O
ato de brincar faz parte da vivência da criança. Brincar é raciocinar,
descobrir, persistir e perseverar; aprender a perder percebendo que
haverá novas oportunidades para ganhar; esforçar-se, ter paciência, não
desistir facilmente. Brincar é viver criativamente o mundo. Ter prazer
em brincar é ter prazer de viver. Brincar com espontaneidade, sem regras
rígidas e sem precisar seguir corretamente as instruções dos
brinquedos, é explorar o mundo por intermédio dos objetos.
Atualmente,
há uma pressão da sociedade para que as crianças aprendam cada vez mais
cedo os conteúdos pedagógicos.
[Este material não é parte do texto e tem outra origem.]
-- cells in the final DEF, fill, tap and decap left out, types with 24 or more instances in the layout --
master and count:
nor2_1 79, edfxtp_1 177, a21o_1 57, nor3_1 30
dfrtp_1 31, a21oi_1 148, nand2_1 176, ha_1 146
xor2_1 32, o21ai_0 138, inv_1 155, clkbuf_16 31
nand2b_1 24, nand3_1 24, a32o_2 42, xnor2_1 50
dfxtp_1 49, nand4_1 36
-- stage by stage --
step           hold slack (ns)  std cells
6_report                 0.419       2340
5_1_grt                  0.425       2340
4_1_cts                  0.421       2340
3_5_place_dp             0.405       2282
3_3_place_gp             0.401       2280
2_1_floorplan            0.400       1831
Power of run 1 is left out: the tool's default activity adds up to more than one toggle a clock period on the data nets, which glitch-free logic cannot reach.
## src/rtl/bav_pkg.sv

```systemverilog
// Shared constants, types and tables for the barometric altimeter.
package bav_pkg;

  // Averaging ring
  localparam int unsigned AVG_LOG   = 3;
  localparam int unsigned AVG_DEPTH = 1 << AVG_LOG;
  localparam int unsigned SLOT_W    = (AVG_LOG > 0) ? AVG_LOG : 1;
  localparam int unsigned SUM_W     = 24 + AVG_LOG;

  // Field widths
  localparam int unsigned PRES_W = 24;
  localparam int unsigned MS_W   = 16;
  localparam int unsigned ALT_W  = 27;
  localparam int unsigned SPD_W  = 32;

  // Divider widths
  localparam int unsigned DIVD_W = 48;
  localparam int unsigned DIVR_W = 24;

  // Arithmetic constants
  localparam logic [PRES_W-1:0]   GP_RESET   = 24'd6484800;
  localparam logic signed [26:0]  FULL_MM    = 27'sd44330000;
  localparam logic signed [26:0]  ALT_MIN_MM = -27'sd10000000;
  localparam logic signed [22:0]  LOG_SCALE  = 23'sd3192620;

  // Factors 2^(2^-k) in Q.30 for k = 1..24
  typedef logic [30:0] sq_tab_t [24];

  function automatic logic [63:0] isqrt64(logic [63:0] x);
    logic [63:0] res;
    logic [63:0] bitv;
    logic [63:0] rem;
    res  = '0;
    bitv = 64'd1 << 62;
    rem  = x;
    for (int i = 0; i < 32; i++) begin
      if (rem >= res + bitv) begin
        rem = rem - (res + bitv);
        res = (res >> 1) + bitv;
      end else begin
        res = res >> 1;
      end
      bitv = bitv >> 2;
    end
    return res;
  endfunction

  function automatic sq_tab_t build_sq_tab();
    sq_tab_t     tab;
    logic [63:0] s;
    s = 64'd2 << 30;
    for (int k = 0; k < 24; k++) begin
      s      = isqrt64(s << 30);
      tab[k] = s[30:0];
    end
    return tab;
  endfunction

endpackage

```

## src/rtl/bav_ring.sv

```systemverilog
// Sample ring memory with running sum, read-modify-write per item.
module bav_ring (
  input  logic                         clk_i,
  input  logic                         rst_ni,
  input  logic                         start_i,
  input  logic [bav_pkg::PRES_W-1:0]   sample_i,
  output logic                         done_o,
  output logic [bav_pkg::PRES_W-1:0]   avg_o
);

  logic [bav_pkg::PRES_W-1:0]  mem [bav_pkg::AVG_DEPTH];
  logic [bav_pkg::AVG_DEPTH-1:0] vld_q;
  logic [bav_pkg::PRES_W-1:0]  rd_q;
  logic                        rd_vld_q;
  logic [bav_pkg::PRES_W-1:0]  sample_q;
  logic [bav_pkg::SLOT_W-1:0]  slot_q;
  logic [bav_pkg::SUM_W-1:0]   sum_q;
  logic                        upd_q;
  logic                        done_q;
  logic [bav_pkg::PRES_W-1:0]  old_val;
  logic [bav_pkg::SUM_W-1:0]   sum_d;
  logic [bav_pkg::SLOT_W-1:0]  slot_d;

  // Entry never written reads as zero
  assign old_val = rd_vld_q ? rd_q : '0;
  assign sum_d   = sum_q - bav_pkg::SUM_W'(old_val) + bav_pkg::SUM_W'(sample_q);
  assign slot_d  = (32'(slot_q) + 32'd1 >= 32'(bav_pkg::AVG_DEPTH)) ? '0 : slot_q + 1'b1;

  // Memory read and write ports
  always_ff @(posedge clk_i) begin
    if (start_i) begin
      rd_q     <= mem[slot_q];
      sample_q <= sample_i;
    end
    if (upd_q) begin
      mem[slot_q] <= sample_q;
    end
  end

  // Control, valid bits and running sum
  always_ff @(posedge clk_i or negedge rst_ni) begin
    if (!rst_ni) begin
      vld_q    <= '0;
      rd_vld_q <= 1'b0;
      slot_q   <= '0;
      sum_q    <= '0;
      upd_q    <= 1'b0;
      done_q   <= 1'b0;
    end else begin
      upd_q  <= start_i;
      done_q <= upd_q;
      if (start_i) begin
        rd_vld_q <= vld_q[slot_q];
      end
      if (upd_q) begin
        vld_q[slot_q] <= 1'b1;
        sum_q         <= sum_d;
        slot_q        <= slot_d;
      end
    end
  end

  assign done_o = done_q;
  assign avg_o  = sum_q[bav_pkg::SUM_W-1:bav_pkg::AVG_LOG];

endmodule

```
===== src/rtl/bav_div.sv =====
// Restoring unsigned divider, one quotient bit per cycle.
module bav_div (
  input  logic                         clk_i,
  input  logic                         rst_ni,
  input  logic                         start_i,
  input  logic [bav_pkg::DIVD_W-1:0]   dividend_i,
  input  logic [bav_pkg::DIVR_W-1:0]   divisor_i,
  output logic                         done_o,
  output logic [bav_pkg::DIVD_W-1:0]   quot_o
);

  localparam int unsigned CNT_W = $clog2(bav_pkg::DIVD_W + 1);

  logic [bav_pkg::DIVD_W-1:0] quot_q;
  logic [bav_pkg::DIVR_W-1:0] rem_q;
  logic [bav_pkg::DIVR_W-1:0] dvs_q;
  logic [CNT_W-1:0]           cnt_q;
  logic                       busy_q;
  logic                       done_q;
  logic [bav_pkg::DIVR_W:0]   trial;
  logic                       ge;

  assign trial = {rem_q, quot_q[bav_pkg::DIVD_W-1]};
  assign ge    = trial >= {1'b0, dvs_q};

  // Datapath
  always_ff @(posedge clk_i) begin
    if (start_i) begin
      quot_q <= dividend_i;
      rem_q  <= '0;
      dvs_q  <= divisor_i;
    end else if (busy_q) begin
      quot_q <= {quot_q[bav_pkg::DIVD_W-2:0], ge};
      rem_q  <= ge ? bav_pkg::DIVR_W'(trial - {1'b0, dvs_q})
                   : trial[bav_pkg::DIVR_W-1:0];
    end
  end

  // Iteration count
  always_ff @(posedge clk_i or negedge rst_ni) begin
    if (!rst_ni) begin
      cnt_q  <= '0;
      busy_q <= 1'b0;
      done_q <= 1'b0;
    end else begin
      done_q <= 1'b0;
      if (start_i) begin
        cnt_q  <= '0;
        busy_q <= 1'b1;
      end else if (busy_q) begin
        cnt_q <= cnt_q + 1'b1;
        if (cnt_q == CNT_W'(bav_pkg::DIVD_W - 1)) begin
          busy_q <= 1'b0;
          done_q <= 1'b1;
        end
      end
    end
  end

  assign done_o = done_q;
  assign quot_o = quot_q;

endmodule

===== config.mk =====
export PLATFORM = sky130hd
export DESIGN_NAME = bav_div
export DESIGN_NICKNAME = d
export VERILOG_FILES = /design/src/rtl/bav_pkg.sv /design/src/rtl/bav_div.sv
export SDC_FILE = /design/constraint.sdc
export NUM_CORES = 1
export LEC_CHECK = 0
export BUFFER_PORTS_ARGS = -buffer_cell sky130_fd_sc_hd__buf_4
export CORE_MARGIN = 10
export CORE_UTILIZATION = 55
export DETAILED_ROUTE_END_ITERATION = 12
export HOLD_SLACK_MARGIN = 0.05
export PLACE_DENSITY = 0.81
export SKIP_LAST_GASP = 1
export SLEW_MARGIN = 10
export SYNTH_ARGS = -nofsm -noshare
export SYNTH_HDL_FRONTEND = slang
export SYNTH_SLANG_ARGS = --single-unit
export TNS_END_PERCENT = 100

===== constraint.sdc =====
create_clock -name clk_i -period 3.1 [get_ports clk_i]
set_input_delay 0.62 -clock clk_i [delete_from_list [all_inputs] [get_ports clk_i]]
set_output_delay 0.62 -clock clk_i [all_outputs]
set_load 0.005 [all_outputs]
--- config.mk ---
export PLATFORM = sky130hd
export DESIGN_NAME = wto_cmd_queue
export DESIGN_NICKNAME = d
export VERILOG_FILES = /design/src/sv/wto_pkg.sv /design/src/sv/wto_cmd_queue.sv
export SDC_FILE = /design/constraint.sdc
export NUM_CORES = 1
export LEC_CHECK = 0
export ABC_AREA = 1
export BUFFER_PORTS_ARGS = -buffer_cell sky130_fd_sc_hd__buf_4
export CAP_MARGIN = 20
export CORE_MARGIN = 5
export CORE_UTILIZATION = 40
export DETAILED_ROUTE_END_ITERATION = 8
export PLACE_DENSITY = 0.59
export REMOVE_ABC_BUFFERS = 1
export SLEW_MARGIN = 20
export SYNTH_ARGS = -nofsm -noshare
export SYNTH_HDL_FRONTEND = slang
export SYNTH_SLANG_ARGS = --single-unit
--- constraint.sdc ---
create_clock -name clk -period 5.06 [get_ports clk]
set_input_delay 1.518 -clock clk [delete_from_list [all_inputs] [get_ports clk]]
set_output_delay 1.518 -clock clk [all_outputs]
set_load 0.1 [all_outputs]
$ cat config.mk
export PLATFORM = sky130hd
export DESIGN_NAME = wto_out_queue
export DESIGN_NICKNAME = d
export VERILOG_FILES = /design/src/sv/wto_pkg.sv /design/src/sv/wto_out_queue.sv
export SDC_FILE = /design/constraint.sdc
export NUM_CORES = 1
export LEC_CHECK = 0
export ABC_AREA = 1
export BUFFER_PORTS_ARGS = -buffer_cell sky130_fd_sc_hd__buf_2
export CAP_MARGIN = 20
export CORE_UTILIZATION = 50
export CTS_CLUSTER_SIZE = 20
export DETAILED_ROUTE_END_ITERATION = 6
export PLACE_DENSITY = 0.74
export RECOVER_POWER = 100
export SYNTH_ARGS = -nofsm -noshare
export SYNTH_HDL_FRONTEND = slang
export SYNTH_SLANG_ARGS = --single-unit
$ cat constraint.sdc
create_clock -name clk -period 1.5 [get_ports clk]
set_input_delay 0 -clock clk [delete_from_list [all_inputs] [get_ports clk]]
set_output_delay 0 -clock clk [all_outputs]
set_load 0.03 [all_outputs]
$ cat src/sv/wto_pkg.sv
// Types, constants and helpers shared by the wavetable oscillator modules.
// No dependencies.
package wto_pkg;

  localparam int TABLE_LEN = 1024;
  localparam int NUM_NOTES = 128;
  localparam int NUM_WAVES = 3;

  localparam int FRAC_W      = 16;
  localparam int IDX_W       = $clog2(TABLE_LEN);
  localparam int PHASE_W     = IDX_W + FRAC_W;
  localparam int SAMPLE_W    = 16;
  localparam int WAVE_W      = 2;
  localparam int NOTE_W      = 7;
  localparam int STORE_DEPTH = NUM_WAVES * NUM_NOTES * TABLE_LEN;
  localparam int ADDR_W      = $clog2(STORE_DEPTH);
  localparam int CFG_IDX_W   = 2;
  localparam int CFG_DATA_W  = 26;

  localparam int CMD_DEPTH   = 4;
  localparam int CMD_PTR_W   = $clog2(CMD_DEPTH);
  localparam int CMD_CNT_W   = $clog2(CMD_DEPTH + 1);
  localparam int OUT_DEPTH   = 4;
  localparam int OUT_PTR_W   = $clog2(OUT_DEPTH);
  localparam int OUT_CNT_W   = $clog2(OUT_DEPTH + 1);

  typedef enum logic [1:0] {
    REQ_TICK        = 2'd0,
    REQ_LOAD        = 2'd1,
    REQ_PHASE_RESET = 2'd2
  } req_t;

  typedef enum logic [CFG_IDX_W-1:0] {
    CFG_WAVE = 2'd0,
    CFG_NOTE = 2'd1,
    CFG_INC  = 2'd2
  } cfg_idx_t;

  typedef enum logic {
    CMD_WRITE = 1'b0,
    CMD_TICK  = 1'b1
  } cmd_kind_t;

  typedef struct packed {
    cmd_kind_t           kind;
    logic [ADDR_W-1:0]   addr0;
    logic [ADDR_W-1:0]   addr1;
    logic [SAMPLE_W-1:0] data;
    logic [FRAC_W-1:0]   frac;
    logic                sel_ok;
  } cmd_t;

  function automatic logic [ADDR_W-1:0] store_addr(input logic [WAVE_W-1:0] wave,
                                                   input logic [NOTE_W-1:0] note,
                                                   input logic [IDX_W-1:0]  idx);
    int a;
    a = (int'(wave) * NUM_NOTES + int'(note)) * TABLE_LEN + int'(idx);
    return ADDR_W'(a);
  endfunction

endpackage

$ cat src/sv/wto_out_queue.sv
// Result queue holding interpolated samples until they are taken.
// Depends on wto_pkg.
module wto_out_queue import wto_pkg::*; (
  input  logic                 clk,
  input  logic                 rst,
  input  logic                 push,
  input  logic [SAMPLE_W-1:0]  push_sample,
  input  logic                 pop,
  output logic                 empty,
  output logic [SAMPLE_W-1:0]  head,
  output logic [OUT_CNT_W-1:0] count
);

  logic [SAMPLE_W-1:0]  entries [OUT_DEPTH];
  logic [OUT_PTR_W-1:0] wr_ptr;
  logic [OUT_PTR_W-1:0] rd_ptr;
  logic                 do_pop;

  assign empty  = (count == '0);
  assign head   = entries[rd_ptr];
  assign do_pop = pop && !empty;

  always_ff @(posedge clk) begin
    if (push) begin
      entries[wr_ptr] <= push_sample;
    end
  end

  always_ff @(posedge clk) begin
    if (rst) begin
      wr_ptr <= '0;
      rd_ptr <= '0;
      count  <= '0;
    end else begin
      if (push)   wr_ptr <= wr_ptr + OUT_PTR_W'(1);
      if (do_pop) rd_ptr <= rd_ptr + OUT_PTR_W'(1);
      case ({push, do_pop})
        2'b10:   count <= count + OUT_CNT_W'(1);
        2'b01:   count <= count - OUT_CNT_W'(1);
        default: ;
      endcase
    end
  end

endmodule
Com isso o tão divertido ato de brincar
não tem encontrado espaço na escola como deveria.
As
atividades lúdicas ganharam um respaldo legal e foram mencionadas no
Estatuto da Criança e do Adolescente brasileiro, de 1990. O artigo 16 do
capítulo II do ECA, propõe o direito à liberdade para brincar, praticar
esportes e se divertir.
“O lúdico é um recurso de inestimável valor pedagógico. […] o brincar é uma atividade de aprendizagem” (KULISZ, 2006:96-97).
Conforme
a citação acima, o lúdico facilita a aprendizagem, ou seja, é possível
aprender brincando. Ao brincar a criança aprende a aprender e adquire
habilidades fundamentais para o seu desenvolvimento cognitivo, afetivo e
social.
Minhas
lembranças da escola são muito prazerosas, pois a escola em que estudei
tinha um pátio muito grande e todas as crianças brincavam livremente.